La construcción de un Estado social democrático de derecho pareciera ser una de las áreas de conflicto dentro de la nueva Constitución. Si bien el nombre es largo, guarda dentro una serie de significados que cambian de forma relevante cómo comprendemos el rol del Estado en nuestro país.
El principio de subsidiariedad experimenta una reciente recuperación de popularidad entre sectores conservadores y moderados, alimentados por la idea que no existiría incompatibilidad con la idea del Estado social. Con ello se ignoran décadas de disputa sobre los límites de la provisión estatal en temas como las jubilaciones, la salud o la educación.
La discusión constitucional en la Comisión de Expertos ha avanzado hacia una noción de Estado social, pero principalmente en los títulos. En el detalle, hemos visto cómo se cuela el mismo pensamiento que nos ha gobernado desde la recuperación de la democracia y que ha traído tantos problemas en el debate sobre la provisión de servicios claves, como la salud. La pandemia demostró la necesidad de un Estado activo y con capacidad preferente en la provisión de salud, y la crisis autoinfligida de las Isapres nos muestra lo que pasa cuando los prestadores privados funcionan con criterios de negocios. La propuesta aprobada en general en la Comisión de Expertos vuelve a consagrar esta división al hablar de regímenes de salud, ignorando lo que hemos aprendido.
Otro ejemplo de la incompatibilidad entre subsidiariedad y Estado social lo presenta la propuesta sobre si el Estado puede o no crear empresas y competir en el mercado. Si las intenciones sobre la subsidiariedad positiva fuesen honestas, se debería permitir un sistema en que el Estado, sin más trámite, tome control de áreas prioritarias de la economía cuando los privados no den el ancho. Algo así como lo que ocurre en el Reino Unido con los trenes: cada vez que una empresa falla en lo prometido en sus contratos, el Estado toma el control hasta encontrar a alguien que lo pueda hacer de forma eficiente. Pero no, la propuesta reedita las múltiples vallas para que el Estado cree empresas, exigiendo leyes especiales, con quórums especiales, para tareas esenciales.
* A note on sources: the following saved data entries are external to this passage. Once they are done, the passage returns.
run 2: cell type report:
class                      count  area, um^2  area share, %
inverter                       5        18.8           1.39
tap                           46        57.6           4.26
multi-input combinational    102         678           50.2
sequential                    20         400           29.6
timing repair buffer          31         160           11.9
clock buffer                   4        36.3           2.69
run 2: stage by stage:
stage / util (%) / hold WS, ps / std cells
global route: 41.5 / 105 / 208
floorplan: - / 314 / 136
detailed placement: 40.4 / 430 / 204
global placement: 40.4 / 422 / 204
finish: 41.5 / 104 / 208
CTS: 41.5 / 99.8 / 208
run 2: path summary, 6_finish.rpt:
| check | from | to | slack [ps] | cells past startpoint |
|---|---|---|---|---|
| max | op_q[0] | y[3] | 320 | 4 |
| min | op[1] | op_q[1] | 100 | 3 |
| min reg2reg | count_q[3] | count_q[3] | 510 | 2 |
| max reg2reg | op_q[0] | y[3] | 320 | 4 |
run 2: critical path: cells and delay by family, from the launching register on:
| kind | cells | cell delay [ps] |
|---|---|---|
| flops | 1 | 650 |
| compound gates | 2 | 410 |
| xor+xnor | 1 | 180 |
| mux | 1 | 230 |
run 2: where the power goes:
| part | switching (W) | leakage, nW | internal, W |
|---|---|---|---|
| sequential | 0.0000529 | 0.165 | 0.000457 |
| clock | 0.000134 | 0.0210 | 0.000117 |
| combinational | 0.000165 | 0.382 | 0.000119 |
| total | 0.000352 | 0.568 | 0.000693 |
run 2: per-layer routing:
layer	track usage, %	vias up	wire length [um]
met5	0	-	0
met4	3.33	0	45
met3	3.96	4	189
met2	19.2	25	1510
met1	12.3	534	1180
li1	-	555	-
==> src/rtl/riscv_ex_issue.sv <==
// riscv_ex_issue: one-entry issue register between decode and the execute ALU.
// Build macro RISCV_EX_FWD_EN enables MEM/WB operand bypass; without it, RAW hazards interlock.
module riscv_ex_issue #(
  parameter int XLEN = 32
) (
  input  logic            i_clk,
  input  logic            i_rst,
  input  logic            i_id_valid,
  output logic            o_id_ready,
  input  logic [XLEN-1:0] i_id_pc,
  input  logic [XLEN-1:0] i_id_rs1_data,
  input  logic [XLEN-1:0] i_id_rs2_data,
  input  logic [XLEN-1:0] i_id_imm,
  input  logic [4:0]      i_id_rs1_addr,
  input  logic [4:0]      i_id_rs2_addr,
  input  logic [4:0]      i_id_rd_addr,
  input  logic            i_id_rd_we,
  input  logic [3:0]      i_id_alu_ctrl,
  input  logic            i_id_a_sel,
  input  logic            i_id_b_sel,
  input  logic            i_mem_rd_we,
  input  logic [4:0]      i_mem_rd_addr,
  input  logic [XLEN-1:0] i_mem_rd_data,
  input  logic            i_wb_rd_we,
  input  logic [4:0]      i_wb_rd_addr,
  input  logic [XLEN-1:0] i_wb_rd_data,
  input  logic            i_flush,
  output logic            o_ex_valid,
  input  logic            i_ex_ready,
  output logic [XLEN-1:0] o_alu_a,
  output logic [XLEN-1:0] o_alu_b,
  output logic [3:0]      o_alu_ctrl,
  output logic [XLEN-1:0] o_ex_pc,
  output logic [XLEN-1:0] o_ex_rs2_data,
  output logic [4:0]      o_ex_rd_addr,
  output logic            o_ex_rd_we
);

`ifdef RISCV_EX_FWD_EN
  localparam bit FwdEn = 1'b1;
`else
  localparam bit FwdEn = 1'b0;
`endif

  typedef struct packed {
    logic [XLEN-1:0] pc;
    logic [XLEN-1:0] rs1v;
    logic [XLEN-1:0] rs2v;
    logic [XLEN-1:0] imm;
    logic [4:0]      rs1_addr;
    logic [4:0]      rs2_addr;
    logic [4:0]      rd_addr;
    logic            rd_we;
    logic [3:0]      ctrl;
    logic            a_sel;
    logic            b_sel;
  } entry_t;

  logic            full_q, full_d;
  entry_t          ent_q, ent_d;
  logic            last_we_q, last_we_d;
  logic [4:0]      last_rd_q, last_rd_d;
  logic            hazard, ex_valid, id_ready, issue, capture;
  logic [XLEN-1:0] rs1_op, rs2_op;

  // x0 is hardwired; the younger MEM result wins over WB.
  function automatic logic [XLEN-1:0] fwd(input logic [4:0]      addr,
                                          input logic [XLEN-1:0] v,
                                          input logic            use_mem);
    if (addr == 5'd0) return '0;
    if (use_mem && i_mem_rd_we && (i_mem_rd_addr == addr)) return i_mem_rd_data;
    if (i_wb_rd_we && (i_wb_rd_addr == addr)) return i_wb_rd_data;
    return v;
  endfunction

  // A source is not yet usable while its producer is in MEM, was issued last
  // cycle, or is landing through WB (the refresh picks it up at this edge).
  function automatic logic src_busy(input logic [4:0] addr);
    return (addr != 5'd0) &&
           ((i_mem_rd_we && (i_mem_rd_addr == addr)) ||
            (last_we_q   && (last_rd_q     == addr)) ||
            (i_wb_rd_we  && (i_wb_rd_addr  == addr)));
  endfunction

  assign hazard   = !FwdEn && full_q &&
                    ((!ent_q.a_sel && src_busy(ent_q.rs1_addr)) || src_busy(ent_q.rs2_addr));
  assign ex_valid = full_q && !hazard && !i_flush;
  assign issue    = ex_valid && i_ex_ready;
  assign id_ready = !full_q || issue;
  assign capture  = i_id_valid && id_ready && !i_flush;

  assign rs1_op = FwdEn ? fwd(ent_q.rs1_addr, ent_q.rs1v, 1'b1) : ent_q.rs1v;
  assign rs2_op = FwdEn ? fwd(ent_q.rs2_addr, ent_q.rs2v, 1'b1) : ent_q.rs2v;

  always_comb begin
    // NOTE: every variable gets a default first so no path leaves it unassigned (no latch).
    full_d    = full_q;
    ent_d     = ent_q;
    last_we_d = last_we_q;
    last_rd_d = last_rd_q;
    if (i_flush) begin
      full_d    = 1'b0;
      last_we_d = 1'b0;
      last_rd_d = 5'd0;
    end else begin
      last_we_d = issue && ent_q.rd_we;
      if (issue) last_rd_d = ent_q.rd_addr;
      if (capture) begin
        full_d         = 1'b1;
        ent_d.pc       = i_id_pc;
        ent_d.rs1v     = fwd(i_id_rs1_addr, i_id_rs1_data, FwdEn);
        ent_d.rs2v     = fwd(i_id_rs2_addr, i_id_rs2_data, FwdEn);
        ent_d.imm      = i_id_imm;
        ent_d.rs1_addr = i_id_rs1_addr;
        ent_d.rs2_addr = i_id_rs2_addr;
        ent_d.rd_addr  = i_id_rd_addr;
        ent_d.rd_we    = i_id_rd_we;
        ent_d.ctrl     = i_id_alu_ctrl;
        ent_d.a_sel    = i_id_a_sel;
        ent_d.b_sel    = i_id_b_sel;
      end else begin
        if (issue) full_d = 1'b0;
        // Refresh keeps a bypassed value after it has left the buses.
        if (full_q) begin
          ent_d.rs1v = fwd(ent_q.rs1_addr, ent_q.rs1v, FwdEn);
          ent_d.rs2v = fwd(ent_q.rs2_addr, ent_q.rs2v, FwdEn);
        end
      end
    end
  end

  always_ff @(posedge i_clk) begin
    // NOTE: non-blocking assignments so every register samples pre-edge values.
    if (i_rst) begin
      full_q    <= 1'b0;
      ent_q     <= '0;
      last_we_q <= 1'b0;
      last_rd_q <= 5'd0;
    end else begin
      full_q    <= full_d;
      ent_q     <= ent_d;
      last_we_q <= last_we_d;
      last_rd_q <= last_rd_d;
    end
  end

  assign o_id_ready    = id_ready;
  assign o_ex_valid    = ex_valid;
  assign o_alu_a       = ent_q.a_sel ? ent_q.pc  : rs1_op;
  assign o_alu_b       = ent_q.b_sel ? ent_q.imm : rs2_op;
  assign o_alu_ctrl    = ent_q.ctrl;
  assign o_ex_pc       = ent_q.pc;
  assign o_ex_rs2_data = rs2_op;
  assign o_ex_rd_addr  = ent_q.rd_addr;
  assign o_ex_rd_we    = ent_q.rd_we;

endmodule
Hemos vivido mucho tiempo sobre la lógica de que el Estado es un ente perverso, poco eficiente, corrupto y molesto. Esa postura la permite a algunos sostener que el mundo privado chileno pareciera ser una utopía meritocrática, algo que la evidencia se ha encargado de refutar. Es cierto que todos los estados sufren de problemas, pero también que cumplen una función clave en el desarrollo de sus países y, dicho sea de paso, de sus empresas privadas. La visión dialéctica que nos ofrece la subsidiariedad, proponiendo una rivalidad artificial entre lo público y lo privado ya no tiene sentido. Incluso en términos de asociatividad, vemos que esta es más presente en países con altos niveles de acción estatal y no en aquellos que se basan en el individualismo inherente a la relación entre subsidiariedad y capitalismo. El país se merece más que un gusto ideológico de quienes defienden el statu quo.